Cuando llegamos a adultos mayores, esto quiere decir unos 70 años en adelante, hay ciertos cuidados que es mejor empezar a hacerlos. Un clásico en estos cuidados es el de la vista, vaya si será de los sentidos más afectados a la hora de llegar a 70 años o más.

Pues bien, quiero invitarlos a que sigan leyendo este post informativo para que se puedan enterar de qué tipo de cuidados podemos hacer para estar previniendo cualquier tipo de problemas con nuestra vista.

Antes de ver cuáles son los cuidados que debemos tener en cuenta, quiero decirles cuales son los problemas más habituales que tenemos cuando llegamos a determinada edad. Por ejemplo se nos forma lo que se conoce como el arco senil, nos disminuye notoriamente la viscosidad lagrimal, el parpado juega su papel y se termina volviendo más débil y pesado.

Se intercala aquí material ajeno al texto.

File: src/rtl/spi_slave_if.sv
// SPI responder: shifts a word out on miso_o while shifting a word in from mosi_i.
// All SPI pins are brought into clk_i through synchronizers, and the serial
// protocol then runs from edges detected on the synchronized sclk.
module spi_slave_if #(
  parameter int DATA_WIDTH  = 8,
  parameter int SYNC_STAGES = 2
) (
  input  logic                  clk_i,
  input  logic                  rst_ni,
  input  logic                  cpol_i,
  input  logic                  cpha_i,
  input  logic                  sclk_i,
  input  logic                  ss_ni,
  input  logic                  mosi_i,
  output logic                  miso_o,
  output logic                  miso_oe_o,
  input  logic [DATA_WIDTH-1:0] din_i,
  input  logic                  din_valid_i,
  output logic                  din_ready_o,
  output logic [DATA_WIDTH-1:0] dout_o,
  output logic                  rx_done_tick_o,
  output logic                  abort_tick_o,
  output logic                  busy_o
);

  localparam int CNT_W = (DATA_WIDTH > 1) ? $clog2(DATA_WIDTH) : 1;
  localparam logic [CNT_W-1:0] LAST_BIT = CNT_W'(DATA_WIDTH - 1);

  typedef enum logic [1:0] {IDLE, LOAD, SHIFT} state_t;

  state_t                  state_q, state_d;
  logic [SYNC_STAGES-1:0]  sclk_sync_q, sclk_sync_d;
  logic [SYNC_STAGES-1:0]  ss_sync_q, ss_sync_d;
  logic [SYNC_STAGES-1:0]  mosi_sync_q, mosi_sync_d;
  logic                    sclk_prev_q, sclk_prev_d;
  logic                    ss_prev_q, ss_prev_d;
  logic [DATA_WIDTH-1:0]   tx_q, tx_d;
  logic [DATA_WIDTH-1:0]   rx_q, rx_d;
  logic [DATA_WIDTH-1:0]   hold_q, hold_d;
  logic                    hold_valid_q, hold_valid_d;
  logic [DATA_WIDTH-1:0]   dout_q, dout_d;
  logic [CNT_W-1:0]        cnt_q, cnt_d;
  logic                    miso_q, miso_d;
  logic                    fresh_q, fresh_d;
  logic                    rx_done_q, rx_done_d;
  logic                    abort_q, abort_d;

  logic                    sclk_s, ss_s, mosi_s;
  logic                    lead_edge, trail_edge, sample_edge, drive_edge;
  logic                    ss_fall, word_end, load_now;
  logic [DATA_WIDTH-1:0]   load_word, rx_next, tx_shifted;

  assign sclk_s      = sclk_sync_q[SYNC_STAGES-1];
  assign ss_s        = ss_sync_q[SYNC_STAGES-1];
  assign mosi_s      = mosi_sync_q[SYNC_STAGES-1];
  assign lead_edge   = (sclk_s != sclk_prev_q) && (sclk_s != cpol_i);
  assign trail_edge  = (sclk_s != sclk_prev_q) && (sclk_s == cpol_i);
  assign sample_edge = cpha_i ? trail_edge : lead_edge;
  assign drive_edge  = cpha_i ? lead_edge : trail_edge;
  assign ss_fall     = ss_prev_q && !ss_s;
  assign word_end    = (state_q == SHIFT) && sample_edge && (cnt_q == LAST_BIT);
  // A shifter load happens in LOAD and at each word end while still selected.
  assign load_now    = (state_q == LOAD) || (word_end && !ss_s);
  assign load_word   = hold_valid_q ? hold_q : '0;
  assign rx_next     = (rx_q << 1) | DATA_WIDTH'(mosi_s);
  assign tx_shifted  = tx_q << 1;

  assign din_ready_o    = !hold_valid_q && !load_now;
  assign miso_o         = miso_q;
  assign miso_oe_o      = (state_q != IDLE);
  assign busy_o         = (state_q != IDLE);
  assign dout_o         = dout_q;
  assign rx_done_tick_o = rx_done_q;
  assign abort_tick_o   = abort_q;

  // State and datapath registers, all cleared asynchronously.
  always_ff @(posedge clk_i or negedge rst_ni) begin
    if (!rst_ni) begin
      state_q      <= IDLE;
      sclk_sync_q  <= '0;
      ss_sync_q    <= '1;
      mosi_sync_q  <= '0;
      sclk_prev_q  <= 1'b0;
      ss_prev_q    <= 1'b1;
      tx_q         <= '0;
      rx_q         <= '0;
      hold_q       <= '0;
      hold_valid_q <= 1'b0;
      dout_q       <= '0;
      cnt_q        <= '0;
      miso_q       <= 1'b0;
      fresh_q      <= 1'b0;
      rx_done_q    <= 1'b0;
      abort_q      <= 1'b0;
    end else begin
      state_q      <= state_d;
      sclk_sync_q  <= sclk_sync_d;
      ss_sync_q    <= ss_sync_d;
      mosi_sync_q  <= mosi_sync_d;
      sclk_prev_q  <= sclk_prev_d;
      ss_prev_q    <= ss_prev_d;
      tx_q         <= tx_d;
      rx_q         <= rx_d;
      hold_q       <= hold_d;
      hold_valid_q <= hold_valid_d;
      dout_q       <= dout_d;
      cnt_q        <= cnt_d;
      miso_q       <= miso_d;
      fresh_q      <= fresh_d;
      rx_done_q    <= rx_done_d;
      abort_q      <= abort_d;
    end
  end

  // Synchronizer chains plus the one-cycle history used for edge detection.
  always_comb begin
    sclk_sync_d = {sclk_sync_q[SYNC_STAGES-2:0], sclk_i};
    ss_sync_d   = {ss_sync_q[SYNC_STAGES-2:0], ss_ni};
    mosi_sync_d = {mosi_sync_q[SYNC_STAGES-2:0], mosi_i};
    sclk_prev_d = sclk_s;
    ss_prev_d   = ss_s;
  end

  // Next-state logic: select starts a frame, deselect always returns to IDLE.
  always_comb begin
    state_d = state_q;
    case (state_q)
      IDLE:    if (ss_fall) state_d = LOAD;
      LOAD:    state_d = ss_s ? IDLE : SHIFT;
      SHIFT:   if (ss_s) state_d = IDLE;
      default: state_d = IDLE;
    endcase
  end

  // Shifters, bit counter, holding register and the tick outputs.
  always_comb begin
    tx_d         = tx_q;
    rx_d         = rx_q;
    hold_d       = hold_q;
    hold_valid_d = hold_valid_q;
    dout_d       = dout_q;
    cnt_d        = cnt_q;
    miso_d       = miso_q;
    fresh_d      = fresh_q;
    rx_done_d    = 1'b0;
    abort_d      = 1'b0;

    if (din_valid_i && din_ready_o) begin
      hold_d       = din_i;
      hold_valid_d = 1'b1;
    end else if (load_now) begin
      hold_d       = '0;
      hold_valid_d = 1'b0;
    end

    case (state_q)
      IDLE: begin
        miso_d  = 1'b0;
        cnt_d   = '0;
        fresh_d = 1'b0;
      end
      LOAD: begin
        tx_d    = load_word;
        rx_d    = '0;
        cnt_d   = '0;
        fresh_d = 1'b0;
        miso_d  = (!cpha_i && !ss_s) ? load_word[DATA_WIDTH-1] : 1'b0;
      end
      SHIFT: begin
        if (sample_edge) begin
          rx_d = rx_next;
          if (cnt_q == LAST_BIT) begin
            dout_d    = rx_next;
            rx_done_d = 1'b1;
            cnt_d     = '0;
            if (!ss_s) begin
              tx_d    = load_word;
              fresh_d = !cpha_i;
            end
          end else begin
            cnt_d = cnt_q + 1'b1;
          end
        end else if (drive_edge) begin
          if (cpha_i) begin
            miso_d = tx_q[DATA_WIDTH-1];
            tx_d   = tx_shifted;
          end else if (fresh_q) begin
            miso_d  = tx_q[DATA_WIDTH-1];
            fresh_d = 1'b0;
          end else begin
            miso_d = tx_shifted[DATA_WIDTH-1];
            tx_d   = tx_shifted;
          end
        end
        if (ss_s) begin
          miso_d  = 1'b0;
          cnt_d   = '0;
          abort_d = (cnt_q != '0) && !word_end;
        end
      end
      default: begin
        miso_d = 1'b0;
        cnt_d  = '0;
      end
    endcase
  end

endmodule

File: config.mk
export PLATFORM = sky130hd
export DESIGN_NAME = spi_slave_if
export DESIGN_NICKNAME = d
export VERILOG_FILES = /design/src/rtl/spi_slave_if.sv
export SDC_FILE = /design/constraint.sdc
export NUM_CORES = 1
export LEC_CHECK = 0
export ABC_AREA = 1
export CAP_MARGIN = 20
export CORE_ASPECT_RATIO = 0.75
export CORE_MARGIN = 1
export CORE_UTILIZATION = 59
export DETAILED_ROUTE_END_ITERATION = 10
export GPL_TIMING_DRIVEN = 0
export PLACE_DENSITY_LB_ADDON = 0.25
export RECOVER_POWER = 100
export SLEW_MARGIN = 0
export SYNTH_ARGS = -nofsm -noshare
export SYNTH_HDL_FRONTEND = slang
export SYNTH_SLANG_ARGS = --single-unit
File: constraint.sdc
create_clock -name clk_i -period 5.8 [get_ports clk_i]
set_input_delay 1.74 -clock clk_i [delete_from_list [all_inputs] [get_ports clk_i]]
set_output_delay 1.74 -clock clk_i [all_outputs]
set_load 0.1 [all_outputs]
After elaboration in Yosys (flattened, before gate mapping)
Index checks and enable logic that the tools add are counted.
Widths: inputs -> output; s select.
{"block": "word_totals", "output_inout_bits": 14, "ff_bits": 49, "wordCells": 106, "input_bits": 16}
{"block": "classes", "bitwise": 1, "eq_ne": 17, "n_mux": 42, "addsub": 1, "n_reduce_logical": 29}
{"op": "$mux 8", "count": 9}
{"op": "$mux 1", "count": 20}
{"op": "$ne 3x3->1 const B", "count": 6}
{"op": "$pmux 8 s2", "count": 1}
{"op": "$pmux 7 s2", "count": 1}
{"op": "$mux 3", "count": 4}
{"op": "$logic_and 1x1->1", "count": 10}
{"op": "$reduce_and 5->1", "count": 2}
{"op": "$or 8x1->8", "count": 1}
{"op": "$reduce_bool 2->1", "count": 4}
{"op": "$mux 7", "count": 1}
{"op": "$mux 2", "count": 3}
{"op": "$ne 2x2->1 const B", "count": 3}
{"op": "$pmux 2 s3", "count": 1}
{"op": "$reduce_and 2->1", "count": 3}
{"op": "$logic_not 1->1", "count": 5}
{"op": "$ne 4x4->1 const B", "count": 1}
{"op": "$pmux 1 s2", "count": 2}
{"op": "$add 3x1->3 const B", "count": 1}
{"op": "$eq 3x3->1 const B", "count": 1}
{"op": "$ne 3x2->1 const B", "count": 1}
{"op": "$reduce_and 3->1", "count": 1}
{"op": "$reduce_bool 3->1", "count": 1}
{"op": "$eq 2x1->1 const B", "count": 1}
{"op": "6 further kinds", "count": 7}

Longest topological paths before layout
Gate-level depths: netlist of run 1.
{"block": "depth", "word_depth": 11, "depth_mapped": 11, "depth_no_buf": 11}

Worst setup path before layout of run 1
OpenSTA, ideal clock, no wires.
{"block": "synth_timing", "kind": "input to output", "startpoint": "input cpol_i", "endpoint": "output din_ready_o", "path_stages": 9, "n_path_buf": 0, "slack_ps": 421, "arrival_time_ps": 3639, "t_required_ps": 4060, "cell_sequence": "inv_1 -> nand2_1 -> nand3_2 -> nand2_4 -> nand4_4 -> nor2_2 -> nor2_4 -> inv_2 -> nor2_1"}
{"block": "synth_via", "elab_chain_len": 9, "elab_cells_between_ends": 11, "classes_between": "eq/ne (2); mux (1); reduce/logical (8)"}
{"item": "start: declaration", "line_no": "10", "rtl": "input logic cpol_i,"}
{"item": "$ne 1x1->1 or $eq 1x1->1 (tied branches)", "line_no": "56, 57"}
{"item": "$logic_and 1x1->1 (on tied branches)", "line_no": "56, 57"}
{"item": "$mux 1 *", "line_no": "58", "rtl": "assign sample_edge = cpha_i ? trail_edge : lead_edge;"}
{"item": "$logic_and 1x1->1 * (2 in series)", "line_no": "61", "rtl": "assign word_end = (state_q == SHIFT) && sample_edge && (cnt_q == LAST_BIT);"}
{"item": "$logic_and 1x1->1 *", "line_no": "63", "rtl": "assign load_now = (state_q == LOAD) || (word_end && !ss_s);"}
{"item": "$logic_or 1x1->1 *", "line_no": "63"}
{"item": "$logic_not 1->1 *", "line_no": "68", "rtl": "assign din_ready_o = !hold_valid_q && !load_now;"}
{"item": "$logic_and 1x1->1 *", "line_no": "68"}
{"item": "end: declaration", "line_no": "19", "rtl": "output logic din_ready_o,"}
Mark *: on every way between the ends. The rest lies on a longest branch, timed or not.

Final worst setup path of run 1
{"block": "layout_timing", "startpoint": "input cpha_i", "endpoint": "output din_ready_o"}
{"block": "layout_via", "elab_chain_len": 7}
{"item": "start: declaration", "line_no": "11", "rtl": "input logic cpha_i,"}
{"item": "$mux 1", "line_no": "58"}
{"item": "$logic_and 1x1->1 (2 in series)", "line_no": "61"}
{"item": "$logic_and 1x1->1", "line_no": "63"}
{"item": "$logic_or 1x1->1", "line_no": "63"}
{"item": "$logic_not 1->1", "line_no": "68"}
{"item": "$logic_and 1x1->1", "line_no": "68"}
No other way between the ends.

==> results of run 1 <==
==> routing by layer <==
layer	wire (microns)	vias to the layer above
met2	2130	50
met3	210	7
li1	-	920
met5	0	-
met4	61	0
met1	2370	855
==> final cells by class <==
cell class	instances	area [sq um]
buffer	7	42.5
sequential	49	1230
clock buffer	5	68.8
inverter	32	120
fill	292	987
timing repair buffer	29	273
multi-input combinational	166	922
tap	52	65.1
clock inverter	3	47.5
==> per-stage QoR <==
stage	hold WS, ps	worst slack (ps)	util	TNS [ps]
6_report	362	342	0.737	0
4_1_cts	363	28.5	0.757	0
3_5_place_dp	342	-246	0.727	-246
5_1_grt	369	237	0.737	0
2_1_floorplan	331	421	-	0
3_3_place_gp	334	-222	0.723	-222
==> critical path: stages <==
cell and delay, ps:
dlygate4sd3_1 640, inv_2 100, nand3_2 120, nand2_4 80, nand4_4 130, nor2_1 90, nor2_4 210, inv_2 60
nor2_1 90, clkbuf_2 460
==> power by group through the flow <==
stage | Clock (mW) | Sequential (mW) | Combinational, mW
floorplan | 0 | 0.431 | 0.363
global route | 0.269 | 0.438 | 0.494
CTS | 0.255 | 0.431 | 0.468
detailed placement | 0 | 0.438 | 0.468
finish | 0.251 | 0.431 | 0.447
global placement | 0 | 0.435 | 0.457
==> placed cells by master (no fill, tap or decap), types with 5 or more instances in the layout <==
cell             count
nand2_1             69
dfrtp_1             46
inv_1               26
dlygate4sd3_1       17
o21ai_0             11
nand3_1             11
nor2_1              10
nand4_1              9
o22ai_1              9
clkdlybuf4s50_1      9
o21ai_1              8
o2111ai_1            8
clkbuf_1             6
nand3b_1             6
ha_1                 6
nand2_2              5
clkbuf_8             5
==> sequential cells by signal, summed over array words and instances (netlist names) <==
signal          flops
ss_prev_q           1
rx_done_tick_o      1
sclk_sync_q         2
rx_q                7
sclk_prev_q         1
cnt_q               3
hold_valid_q        1
dout_o              8
mosi_sync_q         2
fresh_q             1
miso_o              1
state_q             2
hold_q              8
ss_sync_q           2
abort_tick_o        1
tx_q                8
==> Yosys cell counts <==
cell,n
ha_1,6
nand3b_1,6
nand3_4,1
nor2_1,8
o211ai_1,1
mux2_2,1
nor2_4,3
buf_4,1
nand4_4,1
inv_2,7
nand2_2,5
a21oi_1,2
nand4_1,9
nand2_1,66
a21boi_1,1
o22ai_1,9
dfrtp_1,46
clkinv_1,2
inv_1,23
buf_8,1
o21ai_1,15
nand2_4,5
buf_2,2
nand3_2,4
o2111ai_1,8
nor2_2,1
o21ai_0,3
a21oi_2,1
clkbuf_1,3
o21ai_2,1
nand3_1,9
dfstp_2,3
==> kinds of logic after synthesis <==
kind of cell             Yosys count  synth area share
buffers and inverters             39            0.0692
AO/OA/AOI/OAI                     41             0.109
AND/OR/NAND/NOR                  118             0.266
flip-flops                        49             0.519
adder cells (fa/ha/maj)            6            0.0317
multiplexers                       1           0.00475
==> repair_timing <==
| action | CTS | global route |
|---|---|---|
| endpoints found under the hold margin | 0 | 0 |
| gates resized for setup | 1 | 2 |
| pin swaps | 0 | 0 |
| setup endpoints to repair | 1 | 1 |
==> path summary, 6_finish.rpt <==
kind                                          start  slack (ps)                       end  cells past startpoint
min in group asynchronous                    rst_ni        1570     hold_q[1]$_DFFE_PN0P_                      1
max in group asynchronous                    rst_ni        2240     dout_o[5]$_DFFE_PN0P_                      2
hold reg to reg            mosi_sync_q[0]$_DFF_PN0_         360  mosi_sync_q[1]$_DFF_PN0_                      0
hold / removal             mosi_sync_q[0]$_DFF_PN0_         360  mosi_sync_q[1]$_DFF_PN0_                      0
setup / recovery                             cpha_i         340               din_ready_o                     10
setup reg to reg             state_q[0]$_DFFE_PN0P_        3670       rx_q[6]$_DFFE_PN0P_                      7
==> metrics.cfg, run 1 <==
[clock_network]
clk_latency_ps=310
cts_buffers=5
cts_tree=done
cts_hold_buf=0
htreeDepth=2
post_cts_buffers=0
clockBufferDepth=2
path_clk_slew_ps=90
clock_sinks=49
root_buffer=clkbuf_8

[logic_synthesis]
ys_ff_latch=49
yosysTopAreaCell=dfrtp_1
synthesis.nets=276
ys_seq_area_frac=0.519
synthCells=254
synth_cell_types=32
syn-cell-area_sq_um=2370
avgSynthCellArea_sq_um=9.33
synth_top_area_share=0.486
synthTopCellsByArea=dfrtp_1 49%, nand2_1 10%, inv_1 3.6%
synth-warning-count=0

[run_status]
outcome=complete, but fails checks
violations=max-capacitance violations, max-slew violations

[floorplan]
core_sq_um=3760
fp.dieH_microns=56.9
die_width_microns=75.2
die_area_sq_um=4280
initial_utilization=0.631
io_pins=30
rows=19

[grt]
antenna_found_initial=0
use_met2=0.375
top_usage_layer=met1
grtUsageMet3=0.0521
grt_max_degree=33
met1_usage=0.399
first_global_vias=1761
grtUsageTotal=0.262
grt-ovfl-total=0
grt_pass1_wl_mm=8.20

[power]
vdd_drop_max_uv=293
net-switching-power_mw=0.469
power.share.combinational=0.396
pwr-share-clk=0.222
power_mw=1.13
p_per_area_nw_per_um2=408
switching_share=0.415
p_int_mw=0.661
power_frac_seq=0.382
leakage_nw=1.40

[place]
place_area_sq_um=2730
portBuffers=28
gp_congestion=0.841
dp_hpwl_mm=3.40
dp_cells=335

[timing]
setup_viol=0
finClkSkew_ps=6.56
max_slew.worst_pin.slew_ps=1600
hold_viol=0
fin_crit_sh=0.941
rsz0062_at_grt=no
max_slew_margin=-0.0681
period_needed_ps=5460
fmax_ghz=0.183
slew_violations=33

[route]
num_vias=1832
drtAntennaViolNets=0
vias_per_cell=5.34
dr.pass1.iters=4
drtIter0Drc=144
drcViolationCount=0
drt_wl_total_mm=4.77
routedWlPerCell_microns=13.9

[setup_path]
start_kind=input pin
critPathMaxFanout=10
arrival_ps=3720
required_ps=4060
end_kind=output pin
crit_type=input pin to output pin

[min_path]
min_path_type=flop to flop

[cells_and_area]
drive_gt1_frac=0.113
n_antenna_cell=0
instances_no_fill=343
area_growth_pct=16.8
design_area_sq_um=2770
fin_nets=312

[run]
drv_cap=1

Power figures use the tool's default switching activity.
==> inputs of run 2 (changes only) <==
- SLEW_MARGIN: 0 -> not set
==> results of run 2 <==
Same layout as run 1: the final DEF is identical, and so are final timing and power.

Siguiendo con el repaso de cuestiones que nos aparecen cuando llegamos a adultos mayores, por ejemplo se nos aumenta notoriamente el umbral luminosos, la percepción de profundidad se altera y bastante, la resolución fina también se ve modificada, la rigidez del cristalino se ve en aumento y por último se disminuye y bastante la adaptación a la oscuridad.

Visto lo anterior vamos entonces a repasar cuales son las cosas que podemos hacer para ayudar a nuestra vista. Lo primero y fundamental que deberíamos de saberlos todos pero que poco se respeta: no utilices lentes por moda o porque amigos te dijeron que utilices tal o cual, sólo úsalos si un oftalmólogo te los receta, sino no.

Los lentes o anteojos deben de estar siempre limpios y ubicables. Suena obvio pero no lo es para mucha gente, cuando tienes cierta edad no podes darte el lujo de tener un par de lentes sucios o con algún rayo que te esté arruinado la visión.

Otro buen tips para tener en cuenta es tener un lugar seguro y de fácil acceso para guardar tus gotitas para los ojos y también el estuche con los lentes. De esta forma evitarse estar en varios momentos buscando los anteojos o gotitas.

Si tu visión no es la mejor y sales de noche, mantente más alerta que nunca. Estos momentos son potencialmente los más peligrosos para nosotros en lo que refiere a caída, torceduras, lesiones graves y demás. Pero ojo esta advertencia también aplica en nuestro hogar, evitemos en las penumbras andar descalzo, subir escaleras, etc.